» **PROBLEM**
Pull out every line from the listing that has the word "parameter".

#### EXCERPTED RECORDS

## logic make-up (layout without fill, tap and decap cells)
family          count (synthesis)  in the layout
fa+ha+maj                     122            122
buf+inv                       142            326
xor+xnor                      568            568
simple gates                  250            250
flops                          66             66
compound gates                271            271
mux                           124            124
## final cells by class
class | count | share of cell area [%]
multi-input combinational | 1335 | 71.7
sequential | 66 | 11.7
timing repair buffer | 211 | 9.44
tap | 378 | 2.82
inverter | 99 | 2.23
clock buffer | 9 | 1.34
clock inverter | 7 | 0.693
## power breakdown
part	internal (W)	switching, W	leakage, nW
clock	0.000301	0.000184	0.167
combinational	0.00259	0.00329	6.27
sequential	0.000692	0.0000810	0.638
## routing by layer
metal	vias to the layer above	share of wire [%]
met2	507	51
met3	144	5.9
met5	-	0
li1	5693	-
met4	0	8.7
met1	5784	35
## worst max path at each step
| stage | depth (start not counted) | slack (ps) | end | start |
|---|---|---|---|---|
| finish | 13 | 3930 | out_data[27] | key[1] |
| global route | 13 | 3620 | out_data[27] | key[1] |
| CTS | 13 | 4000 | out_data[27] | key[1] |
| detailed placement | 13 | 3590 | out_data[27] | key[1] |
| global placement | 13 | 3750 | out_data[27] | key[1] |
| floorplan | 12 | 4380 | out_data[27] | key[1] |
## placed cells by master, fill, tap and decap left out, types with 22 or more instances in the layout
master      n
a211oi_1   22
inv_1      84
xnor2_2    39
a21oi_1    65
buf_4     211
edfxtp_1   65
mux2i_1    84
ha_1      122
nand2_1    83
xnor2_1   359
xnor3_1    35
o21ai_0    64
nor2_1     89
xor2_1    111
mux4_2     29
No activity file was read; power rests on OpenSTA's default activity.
--- src/ipas_pkg.sv ---
// Package for the indirect parameter access sequencer.
// Holds the beat structs, request/result codes and register indexes; no dependencies.
`timescale 1ns / 1ps

package ipas_pkg;

  localparam int unsigned CfgIdxW = 3;

  localparam logic [CfgIdxW-1:0] CFG_ADDR_REG      = 3'd0;
  localparam logic [CfgIdxW-1:0] CFG_DATA_LOW_REG  = 3'd1;
  localparam logic [CfgIdxW-1:0] CFG_DATA_HIGH_REG = 3'd2;
  localparam logic [CfgIdxW-1:0] CFG_ACTION_REG    = 3'd3;
  localparam logic [CfgIdxW-1:0] CFG_READ_CODE     = 3'd4;
  localparam logic [CfgIdxW-1:0] CFG_WRITE_CODE    = 3'd5;
  localparam logic [CfgIdxW-1:0] CFG_WAIT_TICKS    = 3'd6;

  localparam logic [3:0] REQ_START_RD    = 4'd0;
  localparam logic [3:0] REQ_START_WR    = 4'd1;
  localparam logic [3:0] REQ_LINK_OPEN   = 4'd2;
  localparam logic [3:0] REQ_WRITE_ACK   = 4'd3;
  localparam logic [3:0] REQ_READ_DATA   = 4'd4;
  localparam logic [3:0] REQ_ERR_LINK    = 4'd5;
  localparam logic [3:0] REQ_ERR_WR_PROT = 4'd6;
  localparam logic [3:0] REQ_ERR_WR_TRAN = 4'd7;
  localparam logic [3:0] REQ_ERR_RD_PROT = 4'd8;
  localparam logic [3:0] REQ_ERR_RD_TRAN = 4'd9;
  localparam logic [3:0] REQ_TICK        = 4'd10;

  localparam logic [1:0] KIND_OPEN  = 2'd0;
  localparam logic [1:0] KIND_WRITE = 2'd1;
  localparam logic [1:0] KIND_READ  = 2'd2;
  localparam logic [1:0] KIND_DONE  = 2'd3;

  localparam logic [2:0] CAUSE_NONE    = 3'd0;
  localparam logic [2:0] CAUSE_LINK    = 3'd1;
  localparam logic [2:0] CAUSE_WR_PROT = 3'd2;
  localparam logic [2:0] CAUSE_WR_TRAN = 3'd3;
  localparam logic [2:0] CAUSE_RD_PROT = 3'd4;
  localparam logic [2:0] CAUSE_RD_TRAN = 3'd5;

  localparam logic [1:0] QTY_ONE = 2'd1;
  localparam logic [1:0] QTY_TWO = 2'd2;

  typedef struct packed {
    logic [3:0]  req_type;
    logic [7:0]  slave_id;
    logic [15:0] param_addr;
    logic [15:0] word_low;
    logic [15:0] word_high;
    logic        is_32bit;
    logic [1:0]  read_count;
    logic [15:0] read_word0;
    logic [15:0] read_word1;
  } in_item_t;

  typedef struct packed {
    logic [1:0]  kind;
    logic [7:0]  target_id;
    logic [15:0] reg_addr;
    logic [15:0] reg_value;
    logic [1:0]  read_qty;
    logic        op_is_write;
    logic        success;
    logic [2:0]  error_cause;
    logic [15:0] result_low;
    logic [15:0] result_high;
  } out_item_t;

endpackage
$ cat src/kb64_pkg.sv
`default_nettype none

package kb64_pkg;

    localparam int ALPHABET_SIZE = 64;
    localparam int ALPHA_AW      = 6;

    // Item actions.
    localparam logic [1:0] ACT_ALPHA   = 2'd0;
    localparam logic [1:0] ACT_REVERSE = 2'd1;
    localparam logic [1:0] ACT_DATA    = 2'd2;

    // Register indexes, taken from paddr[2].
    localparam logic REG_DIRECTION = 1'b0;
    localparam logic REG_PAD       = 1'b1;

    localparam logic DIR_ENCODE = 1'b0;
    localparam logic DIR_DECODE = 1'b1;

    localparam logic [7:0] PAD_RESET = 8'd61;

    // One group handed from the assembler to the emitter.
    typedef struct packed {
        logic        is_enc;
        logic [23:0] bits;
        logic [2:0]  nsym;   // symbols looked up in the alphabet (encode)
        logic [2:0]  nres;   // words to emit, 1 to 4
        logic        last;
        logic        err;
    } t_job;

endpackage

`default_nettype wire

$ cat src/kb64_ram.sv
`default_nettype none

module kb64_ram #(
    parameter int WIDTH = 8,
    parameter int DEPTH = 64
) (
    input  wire logic                     i_clk,
    input  wire logic                     i_we,
    input  wire logic [$clog2(DEPTH)-1:0] i_waddr,
    input  wire logic [WIDTH-1:0]         i_wdata,
    input  wire logic                     i_re,
    input  wire logic [$clog2(DEPTH)-1:0] i_raddr,
    output logic      [WIDTH-1:0]         o_rdata
);

    logic [WIDTH-1:0] r_mem [DEPTH];
    logic [WIDTH-1:0] r_rdata;

    always_ff @(posedge i_clk) begin
        if (i_we) begin
            r_mem[i_waddr] <= i_wdata;
        end
        if (i_re) begin
            r_rdata <= r_mem[i_raddr];
        end
    end

    assign o_rdata = r_rdata;

endmodule

`default_nettype wire

$ cat src/kb64_group.sv
`default_nettype none

module kb64_group (
    input  wire logic             i_clk,
    input  wire logic             i_rst_n,
    input  wire logic             i_dir,
    input  wire logic [7:0]       i_pad,
    input  wire logic             i_clear,
    input  wire logic             i_load,
    input  wire logic [7:0]       i_data,
    input  wire logic             i_last,
    input  wire logic             i_in_range,
    input  wire logic [5:0]       i_rev_data,
    input  wire logic             i_job_ready,
    output logic                  o_job_valid,
    output kb64_pkg::t_job        o_job,
    output logic                  o_hold,
    output logic                  o_busy
);

    logic        r_b_valid, n_b_valid;
    logic [7:0]  r_b_data;
    logic        r_b_last;
    logic        r_b_in_range;
    logic [23:0] r_bits, n_bits;
    logic [1:0]  r_gc, n_gc;
    logic [1:0]  r_sc, n_sc;

    logic [1:0]  eff_gc, enc_gc1;
    logic [23:0] eff_bits, enc_bits;
    logic        enc_job;

    logic        is_pad, full, dec_job, dec_err;
    logic [5:0]  v;
    logic [23:0] dec_bits, bits_after;
    logic [1:0]  gc_after, sc1;

    logic        makes_job, adv, fire;
    kb64_pkg::t_job job;

    // Encode: pack the byte into the next slot of the group.
    always_comb begin
        eff_gc   = (r_gc == 2'd3) ? 2'd0 : r_gc;
        eff_bits = (r_gc == 2'd3) ? 24'd0 : r_bits;
        unique case (eff_gc)
            2'd0:    enc_bits = eff_bits | {r_b_data, 16'd0};
            2'd1:    enc_bits = eff_bits | {8'd0, r_b_data, 8'd0};
            default: enc_bits = eff_bits | {16'd0, r_b_data};
        endcase
        enc_gc1 = eff_gc + 2'd1;
        enc_job = (enc_gc1 == 2'd3) || r_b_last;
    end

    // Decode: place the sextet from the reverse table into the group.
    always_comb begin
        is_pad = (r_b_data == i_pad);
        v      = r_b_in_range ? i_rev_data : 6'd0;
        unique case (r_gc)
            2'd0: dec_bits = r_bits | {v, 18'd0};
            2'd1: dec_bits = r_bits | {6'd0, v, 12'd0};
            2'd2: dec_bits = r_bits | {12'd0, v, 6'd0};
            2'd3: dec_bits = r_bits | {18'd0, v};
        endcase
        full       = !is_pad && (r_gc == 2'd3);
        gc_after   = is_pad ? r_gc : (full ? 2'd0 : r_gc + 2'd1);
        bits_after = is_pad ? r_bits : (full ? 24'd0 : dec_bits);
        sc1        = r_sc + 2'd1;
        dec_err    = (sc1 != 2'd0) || (gc_after == 2'd1);
        dec_job    = full || r_b_last;
    end

    always_comb begin
        job = '0;
        if (i_dir == kb64_pkg::DIR_ENCODE) begin
            job.is_enc = 1'b1;
            job.bits   = enc_bits;
            job.nsym   = {1'b0, enc_gc1} + 3'd1;
            job.nres   = 3'd4;
            job.last   = r_b_last;
            job.err    = 1'b0;
        end else begin
            job.is_enc = 1'b0;
            job.nsym   = 3'd0;
            job.last   = r_b_last;
            job.err    = r_b_last && dec_err;
            if (full) begin
                job.bits = dec_bits;
                job.nres = 3'd3;
            end else if (gc_after >= 2'd2) begin
                job.bits = bits_after;
                job.nres = {1'b0, gc_after} - 3'd1;
            end else begin
                // Nothing left to emit: a single zero word carries the flags.
                job.bits = 24'd0;
                job.nres = 3'd1;
            end
        end
    end

    assign makes_job   = r_b_valid && ((i_dir == kb64_pkg::DIR_ENCODE) ? enc_job : dec_job);
    assign adv         = !makes_job || i_job_ready;
    assign fire        = r_b_valid && adv;
    assign o_job_valid = makes_job;
    assign o_job       = job;
    assign o_hold      = r_b_valid && !adv;
    assign o_busy      = r_b_valid;

    always_comb begin
        n_b_valid = adv ? i_load : r_b_valid;
        n_bits    = r_bits;
        n_gc      = r_gc;
        n_sc      = r_sc;
        if (i_clear) begin
            n_bits = 24'd0;
            n_gc   = 2'd0;
            n_sc   = 2'd0;
        end else if (fire) begin
            if (i_dir == kb64_pkg::DIR_ENCODE) begin
                if (enc_job) begin
                    n_bits = 24'd0;
                    n_gc   = 2'd0;
                    n_sc   = 2'd0;
                end else begin
                    n_bits = enc_bits;
                    n_gc   = enc_gc1;
                end
            end else begin
                if (r_b_last) begin
                    n_bits = 24'd0;
                    n_gc   = 2'd0;
                    n_sc   = 2'd0;
                end else begin
                    n_bits = bits_after;
                    n_gc   = gc_after;
                    n_sc   = sc1;
                end
            end
        end
    end

    always_ff @(posedge i_clk) begin
        if (!i_rst_n) begin
            r_b_valid <= 1'b0;
            r_bits    <= 24'd0;
            r_gc      <= 2'd0;
            r_sc      <= 2'd0;
        end else begin
            r_b_valid <= n_b_valid;
            r_bits    <= n_bits;
            r_gc      <= n_gc;
            r_sc      <= n_sc;
        end
    end

    always_ff @(posedge i_clk) begin
        if (adv && i_load) begin
            r_b_data     <= i_data;
            r_b_last     <= i_last;
            r_b_in_range <= i_in_range;
        end
    end

endmodule

`default_nettype wire

$ cat src/kb64_emit.sv
`default_nettype none

module kb64_emit (
    input  wire logic                            i_clk,
    input  wire logic                            i_rst_n,
    input  wire logic [7:0]                      i_pad,
    input  wire logic                            i_job_valid,
    input  wire kb64_pkg::t_job                  i_job,
    output logic                                 o_job_ready,
    output logic                                 o_busy,
    output logic                                 o_a_re,
    output logic [kb64_pkg::ALPHA_AW-1:0]        o_a_raddr,
    input  wire logic [7:0]                      i_a_rdata,
    output logic                                 o_valid,
    input  wire logic                            i_stall,
    output logic [7:0]                           o_out_byte,
    output logic                                 o_out_last,
    output logic                                 o_length_error
);

    logic           r_j_valid, n_j_valid;
    kb64_pkg::t_job r_j, n_j;
    logic [1:0]     r_q, n_q;

    logic           r_e_valid, r_e_ram, r_e_last, r_e_err;
    logic [7:0]     r_e_byte;

    logic           r_o_valid, r_o_last, r_o_err;
    logic [7:0]     r_o_byte;

    logic           out_ready, e_adv, step, last_step;
    logic [5:0]     sextet;
    logic [7:0]     octet;

    assign out_ready = !r_o_valid || !i_stall;
    assign e_adv     = !r_e_valid || out_ready;
    assign step      = r_j_valid && e_adv;
    assign last_step = ({1'b0, r_q} == (r_j.nres - 3'd1));

    assign o_job_ready = !r_j_valid || (step && last_step);
    assign o_busy      = r_j_valid;

    // Sextet q of the group, most significant first.
    always_comb begin
        unique case (r_q)
            2'd0: sextet = r_j.bits[23:18];
            2'd1: sextet = r_j.bits[17:12];
            2'd2: sextet = r_j.bits[11:6];
            2'd3: sextet = r_j.bits[5:0];
        endcase
        unique case (r_q)
            2'd0:    octet = r_j.bits[23:16];
            2'd1:    octet = r_j.bits[15:8];
            2'd2:    octet = r_j.bits[7:0];
            default: octet = 8'd0;
        endcase
    end

    assign o_a_re    = step && r_j.is_enc && ({1'b0, r_q} < r_j.nsym);
    assign o_a_raddr = sextet;

    always_comb begin
        n_j_valid = r_j_valid;
        n_j       = r_j;
        n_q       = r_q;
        if (o_job_ready && i_job_valid) begin
            n_j_valid = 1'b1;
            n_j       = i_job;
            n_q       = 2'd0;
        end else if (step && last_step) begin
            n_j_valid = 1'b0;
        end else if (step) begin
            n_q = r_q + 2'd1;
        end
    end

    always_ff @(posedge i_clk) begin
        if (!i_rst_n) begin
            r_j_valid <= 1'b0;
            r_q       <= 2'd0;
            r_e_valid <= 1'b0;
            r_o_valid <= 1'b0;
        end else begin
            r_j_valid <= n_j_valid;
            r_q       <= n_q;
            if (e_adv) begin
                r_e_valid <= step;
            end
            if (out_ready) begin
                r_o_valid <= r_e_valid;
            end
        end
    end

    // The alphabet read data is registered in the RAM, so the word waits
    // one stage before it meets the read data.
    always_ff @(posedge i_clk) begin
        r_j <= n_j;
        if (e_adv) begin
            r_e_ram  <= o_a_re;
            r_e_byte <= r_j.is_enc ? i_pad : octet;
            r_e_last <= r_j.last && last_step;
            r_e_err  <= r_j.err;
        end
        if (out_ready) begin
            r_o_byte <= r_e_ram ? i_a_rdata : r_e_byte;
            r_o_last <= r_e_last;
            r_o_err  <= r_e_err;
        end
    end

    assign o_valid        = r_o_valid;
    assign o_out_byte     = r_o_byte;
    assign o_out_last     = r_o_last;
    assign o_length_error = r_o_err;

endmodule

`default_nettype wire

$ cat src/keyed_base64_codec.sv
// Channel   Direction  Handshake          Word
// input     in         i_valid / o_stall  i_action, i_table_index, i_table_value,
//                                         i_data_in, i_data_last
// output    out        o_valid / i_stall  o_out_byte, o_out_last, o_length_error
// config    in         APB psel/penable   paddr 0 direction, paddr 4 pad symbol
//
// One input word is taken per cycle while o_stall is low; results leave at one
// word per cycle while i_stall is low, from a single emitter, which also owns
// the one alphabet read port. Encoding is therefore bound by the emitter, which
// sends four symbols per three bytes; decoding takes one symbol per cycle.
// Reset is synchronous; the tables keep their contents and need no clearing pass.
// An alphabet write is held off while a group is still waiting for lookups.
`default_nettype none

module keyed_base64_codec #(
    parameter int REVERSE_SIZE = 256
) (
    input  wire logic        i_clk,
    input  wire logic        i_rst_n,
    input  wire logic        psel,
    input  wire logic        penable,
    input  wire logic        pwrite,
    input  wire logic [2:0]  paddr,
    input  wire logic [31:0] pwdata,
    output logic      [31:0] prdata,
    output logic             pready,
    input  wire logic        i_valid,
    output logic             o_stall,
    input  wire logic [1:0]  i_action,
    input  wire logic [7:0]  i_table_index,
    input  wire logic [7:0]  i_table_value,
    input  wire logic [7:0]  i_data_in,
    input  wire logic        i_data_last,
    output logic             o_valid,
    input  wire logic        i_stall,
    output logic [7:0]       o_out_byte,
    output logic             o_out_last,
    output logic             o_length_error
);

    localparam int RW = $clog2(REVERSE_SIZE);
    localparam logic [8:0] REV_LIMIT   = 9'(REVERSE_SIZE);
    localparam logic [8:0] ALPHA_LIMIT = 9'(kb64_pkg::ALPHABET_SIZE);

    logic       r_dir;
    logic [7:0] r_pad;
    logic       cfg_wr, clear;

    logic       accept, hold, alpha_block;
    logic       g_busy, e_busy;
    logic       a_we, r_we, r_re, load;
    logic       a_re;
    logic [kb64_pkg::ALPHA_AW-1:0] a_raddr;
    logic [7:0] a_rdata;
    logic [5:0] rev_rdata;
    logic       job_valid, job_ready;
    kb64_pkg::t_job job;

    // Configuration registers.
    assign cfg_wr = psel && penable && pwrite;
    assign clear  = cfg_wr && (paddr[2] == kb64_pkg::REG_DIRECTION);
    assign pready = 1'b1;
    assign prdata = (paddr[2] == kb64_pkg::REG_DIRECTION) ? {31'd0, r_dir} : {24'd0, r_pad};

    always_ff @(posedge i_clk) begin
        if (!i_rst_n) begin
            r_dir <= kb64_pkg::DIR_ENCODE;
            r_pad <= kb64_pkg::PAD_RESET;
        end else if (cfg_wr) begin
            if (paddr[2] == kb64_pkg::REG_DIRECTION) begin
                r_dir <= pwdata[0];
            end else begin
                r_pad <= pwdata[7:0];
            end
        end
    end

    // A new alphabet entry must not overtake a group still to be looked up.
    assign alpha_block = (i_action == kb64_pkg::ACT_ALPHA) && (g_busy || e_busy);
    assign o_stall     = hold || alpha_block;
    assign accept      = i_valid && !o_stall;

    assign a_we = accept && (i_action == kb64_pkg::ACT_ALPHA)
                  && ({1'b0, i_table_index} < ALPHA_LIMIT);
    assign r_we = accept && (i_action == kb64_pkg::ACT_REVERSE)
                  && ({1'b0, i_table_index} < REV_LIMIT);
    assign load = accept && (i_action == kb64_pkg::ACT_DATA);
    assign r_re = load && (r_dir == kb64_pkg::DIR_DECODE);

    kb64_ram #(
        .WIDTH(8),
        .DEPTH(kb64_pkg::ALPHABET_SIZE)
    ) u_alpha (
        .i_clk  (i_clk),
        .i_we   (a_we),
        .i_waddr(i_table_index[kb64_pkg::ALPHA_AW-1:0]),
        .i_wdata(i_table_value),
        .i_re   (a_re),
        .i_raddr(a_raddr),
        .o_rdata(a_rdata)
    );

    kb64_ram #(
        .WIDTH(6),
        .DEPTH(REVERSE_SIZE)
    ) u_reverse (
        .i_clk  (i_clk),
        .i_we   (r_we),
        .i_waddr(i_table_index[RW-1:0]),
        .i_wdata(i_table_value[5:0]),
        .i_re   (r_re),
        .i_raddr(i_data_in[RW-1:0]),
        .o_rdata(rev_rdata)
    );

    kb64_group u_group (
        .i_clk      (i_clk),
        .i_rst_n    (i_rst_n),
        .i_dir      (r_dir),
        .i_pad      (r_pad),
        .i_clear    (clear),
        .i_load     (load),
        .i_data     (i_data_in),
        .i_last     (i_data_last),
        .i_in_range ({1'b0, i_data_in} < REV_LIMIT),
        .i_rev_data (rev_rdata),
        .i_job_ready(job_ready),
        .o_job_valid(job_valid),
        .o_job      (job),
        .o_hold     (hold),
        .o_busy     (g_busy)
    );

    kb64_emit u_emit (
        .i_clk         (i_clk),
        .i_rst_n       (i_rst_n),
        .i_pad         (r_pad),
        .i_job_valid   (job_valid),
        .i_job         (job),
        .o_job_ready   (job_ready),
        .o_busy        (e_busy),
        .o_a_re        (a_re),
        .o_a_raddr     (a_raddr),
        .i_a_rdata     (a_rdata),
        .o_valid       (o_valid),
        .i_stall       (i_stall),
        .o_out_byte    (o_out_byte),
        .o_out_last    (o_out_last),
        .o_length_error(o_length_error)
    );

endmodule

`default_nettype wire
<file path="config.mk">
export PLATFORM = sky130hd
export DESIGN_NAME = kss_search
export DESIGN_NICKNAME = d
export VERILOG_FILES = /design/src/assert_macros.svh /design/src/kss_pkg.sv /design/src/kss_search.sv
export SDC_FILE = /design/constraint.sdc
export NUM_CORES = 1
export LEC_CHECK = 0
export BUFFER_PORTS_ARGS = -buffer_cell sky130_fd_sc_hd__buf_2
export CAP_MARGIN = 10
export CORE_AREA = 2 2 53 55
export CTS_CLUSTER_SIZE = 40
export DETAILED_ROUTE_END_ITERATION = 8
export DIE_AREA = 0 0 55 57
export GPL_TIMING_DRIVEN = 1
export PLACE_DENSITY = 0.86
export SYNTH_ARGS = -nofsm -noshare
export SYNTH_HDL_FRONTEND = slang
export SYNTH_SLANG_ARGS = --single-unit
</file>
<file path="constraint.sdc">
create_clock -name clk -period 6.35 [get_ports clk]
set_input_delay 0.3175 -clock clk [delete_from_list [all_inputs] [get_ports clk]]
set_output_delay 0.3175 -clock clk [all_outputs]
set_load 0.02 [all_outputs]
</file>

########

» **EXERCISE OUTPUT**
// Package for the indirect parameter access sequencer.
    parameter int WIDTH = 8,
    parameter int DEPTH = 64
    parameter int REVERSE_SIZE = 256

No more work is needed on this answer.